Problem description. The following data has a line with "run 4: where" and a line with "worst min-delay path". Write out exactly those lines and all the lines between them.
***** Material to process
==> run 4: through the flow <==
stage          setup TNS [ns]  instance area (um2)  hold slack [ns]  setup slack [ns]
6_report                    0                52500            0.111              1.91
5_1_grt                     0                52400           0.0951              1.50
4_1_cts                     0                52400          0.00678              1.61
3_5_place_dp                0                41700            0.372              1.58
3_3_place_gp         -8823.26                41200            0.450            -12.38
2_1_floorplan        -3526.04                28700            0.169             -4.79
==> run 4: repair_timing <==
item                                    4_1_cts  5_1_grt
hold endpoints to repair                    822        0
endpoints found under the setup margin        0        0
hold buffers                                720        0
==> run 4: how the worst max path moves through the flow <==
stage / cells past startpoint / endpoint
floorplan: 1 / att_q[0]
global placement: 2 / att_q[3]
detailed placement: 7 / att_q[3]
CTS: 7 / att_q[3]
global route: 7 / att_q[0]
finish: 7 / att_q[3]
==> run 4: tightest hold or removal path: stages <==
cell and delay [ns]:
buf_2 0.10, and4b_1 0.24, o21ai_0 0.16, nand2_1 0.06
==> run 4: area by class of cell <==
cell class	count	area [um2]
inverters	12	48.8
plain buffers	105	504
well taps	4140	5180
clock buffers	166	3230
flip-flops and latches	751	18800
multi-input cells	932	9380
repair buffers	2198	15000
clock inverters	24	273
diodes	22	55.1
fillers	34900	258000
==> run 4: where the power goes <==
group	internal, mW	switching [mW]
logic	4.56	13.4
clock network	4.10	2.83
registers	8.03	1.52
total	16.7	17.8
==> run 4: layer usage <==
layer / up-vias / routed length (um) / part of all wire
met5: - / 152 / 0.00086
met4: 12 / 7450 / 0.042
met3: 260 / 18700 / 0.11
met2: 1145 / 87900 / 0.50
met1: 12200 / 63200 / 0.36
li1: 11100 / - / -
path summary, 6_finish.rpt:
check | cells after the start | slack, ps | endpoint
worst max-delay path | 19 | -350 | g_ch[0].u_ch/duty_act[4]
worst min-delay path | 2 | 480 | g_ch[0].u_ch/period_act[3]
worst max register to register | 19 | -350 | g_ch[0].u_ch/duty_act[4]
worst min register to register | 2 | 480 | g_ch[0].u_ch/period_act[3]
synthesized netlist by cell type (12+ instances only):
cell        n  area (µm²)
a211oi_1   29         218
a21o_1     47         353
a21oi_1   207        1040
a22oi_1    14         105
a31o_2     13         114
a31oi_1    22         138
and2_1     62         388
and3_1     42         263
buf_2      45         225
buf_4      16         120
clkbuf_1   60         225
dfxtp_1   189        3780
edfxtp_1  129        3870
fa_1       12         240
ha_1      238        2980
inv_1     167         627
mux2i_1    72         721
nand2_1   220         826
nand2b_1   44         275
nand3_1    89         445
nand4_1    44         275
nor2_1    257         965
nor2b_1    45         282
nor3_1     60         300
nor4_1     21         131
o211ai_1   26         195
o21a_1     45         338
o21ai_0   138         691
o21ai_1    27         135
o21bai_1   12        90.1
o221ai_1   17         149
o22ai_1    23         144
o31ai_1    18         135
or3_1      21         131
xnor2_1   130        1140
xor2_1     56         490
===== config.mk =====
export PLATFORM = sky130hd
export DESIGN_NAME = mem_wb_elastic_reg
export DESIGN_NICKNAME = d
export VERILOG_FILES = /design/src/rtl/pipe_pkg.sv /design/src/rtl/wb_entry_reg.sv /design/src/rtl/mem_wb_elastic_reg.sv
export SDC_FILE = /design/constraint.sdc
export NUM_CORES = 1
export LEC_CHECK = 0
export BUFFER_PORTS_ARGS = -buffer_cell sky130_fd_sc_hd__buf_2
export CAP_MARGIN = 20
export CORE_MARGIN = 4
export CORE_UTILIZATION = 30
export DETAILED_ROUTE_END_ITERATION = 16
export GPL_TIMING_DRIVEN = 0
export PLACE_DENSITY = 0.52
export SLEW_MARGIN = 5
export SYNTH_ARGS = -nofsm -noshare
export SYNTH_HDL_FRONTEND = slang
export SYNTH_HIERARCHICAL = 1
export SYNTH_SLANG_ARGS = --single-unit

===== constraint.sdc =====
create_clock -name clk -period 2 [get_ports clk]
set_input_delay 0.3 -clock clk [delete_from_list [all_inputs] [get_ports clk]]
set_output_delay 0.3 -clock clk [all_outputs]
set_load 0.02 [all_outputs]

===== src/rtl/pipe_pkg.sv =====
// pipe_pkg: shared types and constants for the MEM/WB boundary register.
package pipe_pkg;
  localparam int XLEN_DEF = 32;
  localparam int RADDR_W_DEF = 5;
  localparam int REG_ZERO = 0;
  typedef enum logic [1:0] {EMPTY = 2'd0, ONE = 2'd1, TWO = 2'd2} state_t;
  typedef struct packed {
    logic                   wb_en;
    logic [RADDR_W_DEF-1:0] wb_addr;
    logic [XLEN_DEF-1:0]    wb_data;
  } wb_entry_t;
endpackage


===== src/rtl/wb_entry_reg.sv =====
// wb_entry_reg: one held writeback entry; clear drops only the valid bit, reset zeroes everything.
module wb_entry_reg
  import pipe_pkg::*;
#(
  parameter type T = wb_entry_t
) (
  input  logic clk,
  input  logic reset,
  input  logic clear,
  input  logic load,
  input  T     d,
  output logic valid,
  output T     q
);
  always_ff @(posedge clk)
    if (reset) begin
      valid <= 1'b0;
      q     <= '0;
    end else if (clear) begin
      valid <= 1'b0;
    end else if (load) begin
      valid <= 1'b1;
      q     <= d;
    end
endmodule


===== src/rtl/mem_wb_elastic_reg.sv =====
// mem_wb_elastic_reg: MEM/WB elastic boundary with optional skid entry, flush and forwarding.
module mem_wb_elastic_reg
  import pipe_pkg::*;
#(
  parameter int XLEN    = 32,
  parameter int RADDR_W = 5,
  parameter int SKID    = 1
) (
  input  logic               clk,
  input  logic               reset,
  input  logic               flush,
  input  logic               in_valid,
  output logic               in_ready,
  input  logic               in_memtoreg,
  input  logic               in_regwrite,
  input  logic [XLEN-1:0]    in_rdata,
  input  logic [XLEN-1:0]    in_alures,
  input  logic [RADDR_W-1:0] in_rd,
  output logic               out_valid,
  input  logic               out_ready,
  output logic               out_wb_en,
  output logic [RADDR_W-1:0] out_wb_addr,
  output logic [XLEN-1:0]    out_wb_data,
  output logic               fwd_valid,
  output logic [RADDR_W-1:0] fwd_addr,
  output logic [XLEN-1:0]    fwd_data,
  output logic [1:0]         occupancy
);
  typedef struct packed {
    logic               wb_en;
    logic [RADDR_W-1:0] wb_addr;
    logic [XLEN-1:0]    wb_data;
  } entry_t;
  state_t state, nxt;
  entry_t cap, main_d, main_q, skid_q;
  logic main_v, skid_v, in_fire, out_fire, main_load, main_clear, skid_load, skid_clear, ready_q;
  assign cap = '{wb_en: in_regwrite & (in_rd != RADDR_W'(REG_ZERO)), wb_addr: in_rd,
                 wb_data: in_memtoreg ? in_rdata : in_alures};
  assign in_ready   = (SKID != 0) ? ready_q : (~main_v | out_ready);
  assign in_fire    = in_valid & in_ready;
  assign out_fire   = main_v & out_ready;
  // Main always holds the oldest entry: it refills from skid first, otherwise from the input.
  assign main_load  = skid_v ? out_fire : in_fire & (~main_v | out_fire);
  assign main_d     = skid_v ? skid_q : cap;
  assign main_clear = flush | (out_fire & ~main_load);
  assign skid_load  = (SKID != 0) & in_fire & main_v & ~out_fire;
  assign skid_clear = flush | out_fire;
  wb_entry_reg #(.T(entry_t)) u_main (
    .clk(clk), .reset(reset), .clear(main_clear), .load(main_load),
    .d(main_d), .valid(main_v), .q(main_q)
  );
  wb_entry_reg #(.T(entry_t)) u_skid (
    .clk(clk), .reset(reset), .clear(skid_clear), .load(skid_load),
    .d(cap), .valid(skid_v), .q(skid_q)
  );
  always_comb
    nxt = flush ? EMPTY :
          state == EMPTY ? (in_fire ? ONE : EMPTY) :
          state == ONE ? ((in_fire & ~out_fire) ? TWO : (out_fire & ~in_fire) ? EMPTY : ONE) :
          (out_fire ? ONE : TWO);
  always_ff @(posedge clk)
    if (reset) begin
      state   <= EMPTY;
      ready_q <= 1'b1;
    end else begin
      state   <= nxt;
      ready_q <= nxt != TWO;
    end
  assign occupancy   = state;
  assign out_valid   = main_v;
  assign out_wb_en   = main_v & main_q.wb_en;
  assign out_wb_addr = main_q.wb_addr;
  assign out_wb_data = main_q.wb_data;
  // Youngest producer wins when both entries are held.
  assign fwd_valid   = skid_v ? skid_q.wb_en : main_v & main_q.wb_en;
  assign fwd_addr    = skid_v ? skid_q.wb_addr : main_q.wb_addr;
  assign fwd_data    = skid_v ? skid_q.wb_data : main_q.wb_data;
endmodule


==> results of run 1 <==
[registers in the layout, summed over array words and instances (netlist names)]
| register | cells |
|---|---|
| u_skid/valid | 1 |
| u_main/valid | 1 |
| u_skid/q | 38 |
| in_ready | 1 |
| u_main/q | 38 |
| occupancy | 2 |
[worst register-to-register path: stages (launching register included)]
cell and delay, ns:
dfxtp_1 0.34, clkbuf_2 0.21, nor2b_1 0.18, nor3_2 0.31, buf_4 0.26, clkbuf_4 0.24
nand4bb_1 0.16, o21ai_2 0.09
[metal layers]
metal  routed length (µm)  global-route usage
met5                    0                   0
met4                  318              0.0648
met3                  802              0.0218
met2                 8020               0.269
met1                 7540               0.205
[worst max-delay path by stage]
stage / startpoint / depth (start not counted) / end
final: u_skid/valid / 4 / fwd_data[20]
after global routing: u_skid/valid / 6 / u_main/q[26]
after CTS: u_skid/valid / 4 / fwd_data[20]
after detailed placement: u_skid/valid / 7 / u_main/q[19]
after global placement: u_skid/valid / 7 / u_main/q[26]
after floorplan: u_skid/valid / 7 / u_main/q[32]
[metrics by stage]
stage	area [µm²]	power [W]	hold slack, ns	TNS, ns
2_1_floorplan	5580	0.00235	0.372	0
3_3_place_gp	6630	0.00263	0.453	-4.41
3_5_place_dp	6630	0.00264	0.457	-4.76
4_1_cts	6900	0.00414	0.148	0
5_1_grt	6900	0.00426	0.164	0
6_report	6900	0.00407	0.170	0
[placed cells by master, fill, tap and decap left out, types with 3 or more instances in the layout]
cell type / instances
nand2b_4: 18
mux2_2: 66
nand2b_1: 59
dfxtp_1: 81
buf_6: 10
mux2_4: 30
clkbuf_4: 4
o21ai_2: 58
inv_1: 13
buf_2: 172
buf_8: 4
clkbuf_16: 9
nand2_1: 10
nor2b_1: 3
o21ai_0: 13
o21ai_1: 18
buf_4: 3
nand4bb_1: 76
clkbuf_1: 8
nor2_1: 3
buf_12: 3
[timing repair]
action	4_1_cts	5_1_grt
gates resized for setup	8	5
pin swaps	0	1
setup endpoints to repair	61	31
hold buffers	0	0
[kinds of logic (layout without fill, tap and decap cells)]
kind of cell / count (synthesis) / count (layout) / synth area share
buf+inv: 66 / 232 / 0.0826
simple gates: 178 / 178 / 0.287
mux: 96 / 96 / 0.214
compound gates: 94 / 94 / 0.125
flops: 81 / 81 / 0.291
[power groups by stage]
stage               clock [W]  combinational, W  sequential, W
finish                0.00147          0.000890        0.00171
global route          0.00158          0.000960        0.00172
CTS                   0.00153          0.000902        0.00171
detailed placement          0          0.000896        0.00175
global placement            0          0.000884        0.00174
floorplan                   0          0.000550        0.00180
[area by class of cell]
class / count / share of cell area
Clock inverter: 2 / 0.00145
Clock buffer: 10 / 0.0332
Buffer: 53 / 0.0631
Multi-Input combinational cell: 368 / 0.507
Sequential cell: 81 / 0.235
Timing Repair Buffer: 154 / 0.112
Tap cell: 229 / 0.0415
Inverter: 13 / 0.00707
==> out/results.txt, run 1 <==
syn nets - 591
Slew headroom - 0.668
Ant. Diodes - 0
Final WS setup - 0.0970 ns
endpoints failing setup - 0
Peak VDD IR - 0.435 mV
Worst R2R Setup Slack - 0.14 ns
DR DRC count - 0
clock share of power - 0.361
Layout Utilization - 0.380
post-synthesis async set-or-reset flop share - 0
P_leak - 3.02 nW
Cell variety after synth - 31
Hold WC Path Type - in2reg
Synth top area share - 0.291
Starting Density - 0.307
Crit path required time - 1.70 ns
Synth Register Bits - 81
CTS Buffer Depth - 2
Max Fclk - 525 MHz
CP startpoint kind - flop
area delta synth->final - 23.8%
Tcrit/Tclk final - 0.951
DIE HEIGHT - 144 µm
vias in the first global route - 4621
Commonest cells post-synth - dfxtp_1 (81), nand4bb_1 (76), mux2_2 (66)
Via density - 4.91
Skew-Pair Late Insertion Delay - 0.34 ns
Final Max Slew Viols - 0
Int Pwr - 0.00292 W
Most used DFF post-synth - dfxtp_1
element type at the critical path end - primary output
maxcap violations - 0
WS Path Type - reg2out
CORE AREA - 0.0181 mm²
clock tree root driver cell - clkbuf_16
RSZ-0062 raised after global routing - false
FF-to-FF path depth - 7
Clock Sink Count - 81
die area - 0.0208 mm²
Multi-input gate area - 0.00350 mm²
sequential power share - 0.421
Tmin final - 1.90 ns
Crit path top cell by count - buf_6
CP bufs+invs - 3
Synth area leader - dfxtp_1
CP cell instances - buf_6 > buf_6 > mux2_2 > buf_2
Post-CTS Setup Inserts - 0
htree depth - 3
Layout Cells excl Fill - 910
syn_area_per_cell - 10.8 µm²
Cells after Synth - 515
Initial DRC Count - 207
largest net degree at the start of global routing - 13
worst flop-to-flop path startpoint - u_skid/valid
most common cell in the netlist - dfxtp_1
Cell Rows - 49
fill count - 1825
Hold Path Depth - 2
Ys Warns - 6
Detailed Routing Iterations Pass 1 - 4
skew final - 0.00589 ns
antenna-violating nets left - 0
PortBufs - 154
pre-CTS setup slack - -0.223 ns
final wirelength - 16700 µm
Seq/Total Area, Yosys - 0.291
Vias - 4464
switching part of the total - 0.283
status - finished, final reports clean
layout cell share with drive strength beyond 1 - 0.562
Post-synth EDFFs - 0
Cell Area, Synth - 0.00558 mm²
RR Endpoint - u_main/q[19]
initial antenna violation count - 0
wire per inst - 18.3 µm
final hold viol count - 0
Slowest-stage cell, CP - dfxtp_1
CP max stage delay - 0.38 ns
Gate power share - 0.219
TritonCTS Buffers - 9
top cell family by delay on the critical path - buffers and inverters
CTS tree - built
Worst Hold End - occupancy[0]
Pwr per Cell Area - 589 mW/mm²
Net Switching - 0.00115 W
Reg clk slew, reported paths - 0.06 ns
Final nets - 756
Cells after DPL - 898
die width - 144 µm
Worst EP arrival - 1.60 ns
gr ovfl total - 0
top fanout value on the critical path - 10
GPL Wtd Cong - 0.783
worst hold start - flush
Least-Margin Pin Slew - 0.498 ns
# IOs - 156
global-route wire length before repair - 25500 µm
top cells by area, synth - dfxtp_1 (29%), nand4bb_1 (15%), mux2_2 (13%)
Register Area - 0.00162 mm²
overall routing resource usage - 0.159
dpl hpwl - 12200 µm
No activity file was read; power rests on OpenSTA's default activity.
==> run 2, diff against run 1 <==
CORE_UTILIZATION = 48   (was 30)
PLACE_DENSITY = 0.75   (was 0.52)
==> out/results.txt, run 2 (synthesis gave the netlist of run 1 again) <==
Ant. Diodes - 0 (unchanged)
Slew headroom - 0.718 (+0.0501)
Max Fclk - 527 MHz (+0.36%)
Net Switching - 0.00114 W (-0.84%)
DR DRC count - 0 (unchanged)
Layout Utilization - 0.603 (+0.222)
Least-Margin Pin Slew - 0.422 ns (-0.0752 ns)
Final nets - 756 (unchanged)
area delta synth->final - 23.4%
Hold WC Path Type - in2reg
GPL Wtd Cong - 0.810 (+3.5%)
Gate power share - 0.198 (-0.021)
final hold viol count - 0 (unchanged)
CTS Buffer Depth - 2 (unchanged)
WS Path Type - reg2out
Via density - 5.40 (+10%)
gr ovfl total - 0 (unchanged)
Peak VDD IR - 0.343 mV (-21%)
Tmin final - 1.90 ns (-0.00692 ns)
endpoints failing setup - 0 (unchanged)
DIE HEIGHT - 116 µm (-20%)
antenna-violating nets left - 0 (unchanged)
initial antenna violation count - 0 (unchanged)
layout cell share with drive strength beyond 1 - 0.566 (+0.00402)
global-route wire length before repair - 23200 µm (-8.9%)
clock tree root driver cell - clkbuf_16
met1 Use GR - 0.296 (+0.0908)
largest net degree at the start of global routing - 14 (+1)
Int Pwr - 0.00326 W (+12%)
hold_buf cts - 0 (unchanged)
Starting Density - 0.488 (+0.181)
# IOs - 156 (unchanged)
final wirelength - 14600 µm (-13%)
dpl hpwl - 10700 µm (-12%)
Final Cell Area - 0.00688 mm² (-0.27%)
top fanout value on the critical path - 10 (unchanged)
CP startpoint kind - flop
P_leak - 3.06 nW (+1.3%)
RSZ-0062 raised after global routing - false
Cell Rows - 39 (-20%)
die area - 0.0134 mm² (-36%)
vias in the first global route - 4595 (-0.56%)
fill count - 967 (-47%)
element type at the critical path end - primary output
Worst EP arrival - 1.60 ns (about the same)
status - finished, final reports clean
Crit path required time - 1.70 ns (about the same)
GRT met3 Usage - 0.0376 (+0.0158)
Clock Sink Count - 81 (unchanged)
htree depth - 3 (unchanged)
commonest non-fill, non-tap cell in the layout - buf_2
Final Max Slew Viols - 0 (unchanged)
PortBufs - 154 (unchanged)
CORE AREA - 0.0114 mm² (-37%)
Post-DP Area - 0.00653 mm² (-1.6%)
TritonCTS Buffers - 9 (unchanged)
sequential power share - 0.388 (-0.033)
Layout Cells excl Fill - 828 (-9.0%)
Initial DRC Count - 209 (+0.97%)
Reg clk slew, reported paths - 0.06 ns (about the same)
clock share of power - 0.413 (+0.052)
die width - 116 µm (-20%)
Min Hold Slack - 0.172 ns (+0.00149 ns)
Pwr Total - 0.00441 W (+8.3%)
Vias - 4472 (+0.18%)
Tcrit/Tclk final - 0.948 (-0.00346)
Skew-Pair Late Insertion Delay - 0.34 ns (about the same)
switching part of the total - 0.259 (-0.0239)
maxcap violations - 0 (unchanged)
skew final - 0.00626 ns (+0.000369 ns)
peak-usage layer in the global routing report - met2
Cells after DPL - 812 (-9.6%)
overall routing resource usage - 0.218 (+0.0589)
Pwr per Cell Area - 640 mW/mm² (+8.6%)
Detailed Routing Iterations Pass 1 - 4 (unchanged)
GR Util met2 - 0.362 (+0.0928)
CTS tree - built
wire per inst - 17.6 µm (-4.1%)
most frequent cells in the layout - buf_2 (172), dfxtp_1 (81), nand4bb_1 (76)
## run 2: area by class of cell
| class | instances | area, µm² | share of cell area |
|---|---|---|---|
| Sequential cell | 81 | 1620 | 0.236 |
| Timing Repair Buffer | 154 | 771 | 0.112 |
| Multi-Input combinational cell | 368 | 3500 | 0.508 |
| Inverter | 13 | 48.8 | 0.00709 |
| Clock inverter | 5 | 77.6 | 0.0113 |
| Clock buffer | 11 | 253 | 0.0367 |
| Tap cell | 143 | 179 | 0.0260 |
| Buffer | 53 | 433 | 0.0629 |
## run 2: power by group through the flow
stage | Combinational [W] | Clock (W) | Sequential, W
floorplan | 0.000550 | 0 | 0.00180
global placement | 0.000861 | 0 | 0.00174
detailed placement | 0.000875 | 0 | 0.00175
CTS | 0.000881 | 0.00185 | 0.00171
global route | 0.000938 | 0.00193 | 0.00172
finish | 0.000875 | 0.00182 | 0.00171
## run 2: stage by stage
step / TNS [ns] / setup WS, ns
after floorplan: 0 / 0.406
after global placement: -1.97 / -0.122
after detailed placement: -2.36 / -0.144
after CTS: 0 / 0.0106
after global routing: 0 / 0.00818
final: 0 / 0.104
## run 2: worst paths after layout
| path | start | endpoint | slack, ns | cells after the start |
|---|---|---|---|---|
| setup / recovery | u_skid/valid | fwd_data[29] | 0.10 | 4 |
| setup reg to reg | u_skid/valid | u_main/q[25] | 0.14 | 7 |
| hold / removal | flush | occupancy[0] | 0.17 | 2 |
| hold reg to reg | u_skid/q[36] | u_skid/q[36] | 0.47 | 2 |
## run 2: critical path: stages (launching register included)
cell and delay [ns]:
dfxtp_1 0.38, buf_6 0.17, buf_6 0.18, mux2_2 0.36, buf_2 0.16
## run 2: timing repair
item                                    4_1_cts  5_1_grt
gates resized for setup                       6        3
endpoints found under the setup margin       53       18
setup buffers                                 0        0
## run 2: layer usage
| layer | part of all wire | vias up |
|---|---|---|
| met1 | 0.45 | 2094 |
| met3 | 0.058 | 15 |
| met4 | 0.010 | 0 |
| li1 | - | 2202 |
| met2 | 0.48 | 161 |
| met5 | 0 | - |
==> run 3, diff against run 2 <==
ABC_AREA = 1   (was unset)
PLACE_DENSITY = 0.77   (was 0.75)
SLEW_MARGIN = unset   (was 5)
==> out/results.txt, run 3 <==
Most used DFF post-synth - dfxtp_1
DIE HEIGHT - 109 µm (-5.8%)
switching part of the total - 0.321 (+0.0616)
commonest non-fill, non-tap cell in the layout - nand2_1
PortBufs - 154 (unchanged)
Synth area leader - dfxtp_1
post-synthesis async set-or-reset flop share - 0 (unchanged)
clock tree root driver cell - clkbuf_8
Crit path required time - 1.70 ns (about the same)
Skew-Pair Late Insertion Delay - 0.34 ns (about the same)
top cells by area, synth - dfxtp_1 (33%), nand2_1 (23%), nor2_1 (12%)
Synth Register Bits - 81 (unchanged)
Cell variety after synth - 18 (-42%)
Detailed Routing Iterations Pass 1 - 4 (unchanged)
Multi-input gate area - 0.00247 mm² (-29%)
global-route wire length before repair - 21800 µm (-6.1%)
wire per inst - 11.9 µm (-33%)
Slew headroom - 0.651 (-0.0675)
Tmin final - 1.85 ns (-0.0465 ns)
CTS tree - built
dpl hpwl - 9910 µm (-7.2%)
most common cell in the netlist - nand2_1
Slowest-stage cell, CP - dfxtp_1
top fanout value on the critical path - 10 (unchanged)
Reg clk slew, reported paths - 0.09 ns (+0.03 ns)
CP max stage delay - 0.31 ns (-0.07 ns)
status - finished, final reports clean
Final WS setup - 0.150 ns (+0.0465 ns)
Final Max Slew Viols - 0 (unchanged)
top cell family by delay on the critical path - buffers and inverters
area delta synth->final - 23.4% (about the same)
RSZ-0062 raised after global routing - false
Commonest cells post-synth - nand2_1 (297), nor2_1 (160), inv_1 (122)
pre-CTS setup slack - -0.0234 ns (+0.121 ns)
GPL Wtd Cong - 0.852 (+5.1%)
P_leak - 3.65 nW (+19%)
Least-Margin Pin Slew - 0.524 ns (+0.101 ns)
gr ovfl total - 0 (unchanged)
Clock Sink Count - 81 (unchanged)
layout cell share with drive strength beyond 1 - 0.251 (-0.315)
final hold viol count - 0 (unchanged)
endpoints failing setup - 0 (unchanged)
die width - 109 µm (-5.8%)
CP startpoint kind - flop
Layout Utilization - 0.613 (+0.00985)
Hold WC Path Type - in2reg
largest net degree at the start of global routing - 14 (unchanged)
CTS Buffer Depth - 2 (unchanged)
final wirelength - 13600 µm (-6.8%)
Int Pwr - 0.00260 W (-20%)
maxcap violations - 0 (unchanged)
Tcrit/Tclk final - 0.925 (-0.0232)
Cells after Synth - 841 (+63%)
Seq/Total Area, Yosys - 0.331 (+0.0403)
htree depth - 3 (unchanged)
syn_area_per_cell - 5.82 µm² (-46%)
CP bufs+invs - 5 (+2)
Pwr per Cell Area - 634 mW/mm² (-0.98%)
Vias - 5265 (+18%)
WS Path Type - reg2out
Pwr Total - 0.00383 W (-13%)
sequential power share - 0.451 (+0.063)
CP cell instances - buf_2 > inv_2 > buf_6 > buf_4 > nand2_1 > nand2_1 > buf_2
Initial DRC Count - 213 (+1.9%)
die area - 0.0119 mm² (-11%)
Layout Cells excl Fill - 1144 (+38%)
Synth top area share - 0.331 (+0.0403)
overall routing resource usage - 0.230 (+0.0116)
most frequent cells in the layout - nand2_1 (297), buf_2 (176), nor2_1 (160)
initial antenna violation count - 0 (unchanged)
element type at the critical path end - primary output
DR DRC count - 0 (unchanged)
Final nets - 1082 (+43%)
TritonCTS Buffers - 9 (unchanged)
Net Switching - 0.00123 W (+7.6%)
Cells after DPL - 1128 (+39%)
Ys Warns - 6 (unchanged)
Post-synth EDFFs - 0 (unchanged)
syn nets - 917 (+55%)
Starting Density - 0.497 (+0.00819)
vias in the first global route - 4609 (+0.30%)
Worst EP arrival - 1.55 ns (-0.05 ns)
Via density - 4.60 (-15%)
CORE AREA - 0.00986 mm² (-14%)
# IOs - 156 (unchanged)
skew final - 0.0131 ns (+0.00688 ns)
Peak VDD IR - 0.331 mV (-3.6%)
Cell Area, Synth - 0.00490 mm² (-12%)
clock share of power - 0.307 (-0.106)
Cell Rows - 36 (-7.7%)
fill count - 1083 (+12%)
Ant. Diodes - 0 (unchanged)
Max Fclk - 541 MHz (+2.5%)
antenna-violating nets left - 0 (unchanged)
Register Area - 0.00162 mm² (unchanged)
Gate power share - 0.241 (+0.043)
## run 3: cell count changes after synthesis, moves of 66 or more
cell,before,now
inv_1,13,122
nand3_1,0,79
nand2_1,10,297
nand4bb_1,76,0
mux2_2,66,0
nor2_1,3,160
## run 3: kinds of logic after synthesis
logic type             Yosys count  synth area share
AND/OR/NAND/NOR                542             0.438
flip-flops                      81             0.331
AO/OA/AOI/OAI                   39            0.0644
buffers and inverters          179             0.167
## run 3: cell type report
| class | count | share of cell area |
|---|---|---|
| well taps | 133 | 0.0275 |
| clock inverters | 5 | 0.00932 |
| clock buffers | 11 | 0.0217 |
| flip-flops and latches | 81 | 0.268 |
| inverters | 127 | 0.0789 |
| plain buffers | 52 | 0.0578 |
| multi-input cells | 581 | 0.409 |
| repair buffers | 154 | 0.128 |
## run 3: final timing paths
| path | startpoint | endpoint | slack, ns | depth (start not counted) |
|---|---|---|---|---|
| max | u_skid/valid | fwd_data[0] | 0.15 | 7 |
| min | flush | occupancy[1] | 0.15 | 2 |
| max reg2reg | u_skid/valid | u_main/q[29] | 0.19 | 10 |
| min reg2reg | u_skid/q[17] | u_skid/q[17] | 0.49 | 2 |
## run 3: stage by stage
| step | TNS, ns | hold slack [ns] | area [µm²] |
|---|---|---|---|
| floorplan | 0 | 0.372 | 4900 |
| global placement | -0.268 | 0.461 | 5840 |
| detailed placement | -0.204 | 0.472 | 5840 |
| CTS | 0 | 0.132 | 6030 |
| global route | 0 | 0.142 | 6040 |
| finish | 0 | 0.146 | 6040 |
## run 3: what timing repair did
item / 4_1_cts / 5_1_grt
hold buffers: 0 / 0
setup buffers: 0 / 0
setup endpoints to repair: 29 / 24
gates resized for setup: 2 / 5
cloned: 0 / 0
## run 3: power by group through the flow
stage / Sequential [W] / Combinational, W / Clock (W)
6_report: 0.00173 / 0.000925 / 0.00118
5_1_grt: 0.00174 / 0.00104 / 0.00127
4_1_cts: 0.00173 / 0.000925 / 0.00120
3_5_place_dp: 0.00177 / 0.000920 / 0
3_3_place_gp: 0.00176 / 0.000913 / 0
2_1_floorplan: 0.00184 / 0.000553 / 0
## run 3: layer usage
layer / share of wire / track usage
met4: 0.0095 / 0.0613
met2: 0.47 / 0.380
met5: 0 / 0
met1: 0.46 / 0.312
met3: 0.063 / 0.0355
**********
Task solution.
==> run 4: where the power goes <==
group	internal, mW	switching [mW]
logic	4.56	13.4
clock network	4.10	2.83
registers	8.03	1.52
total	16.7	17.8
==> run 4: layer usage <==
layer / up-vias / routed length (um) / part of all wire
met5: - / 152 / 0.00086
met4: 12 / 7450 / 0.042
met3: 260 / 18700 / 0.11
met2: 1145 / 87900 / 0.50
met1: 12200 / 63200 / 0.36
li1: 11100 / - / -
path summary, 6_finish.rpt:
check | cells after the start | slack, ps | endpoint
worst max-delay path | 19 | -350 | g_ch[0].u_ch/duty_act[4]
worst min-delay path | 2 | 480 | g_ch[0].u_ch/period_act[3]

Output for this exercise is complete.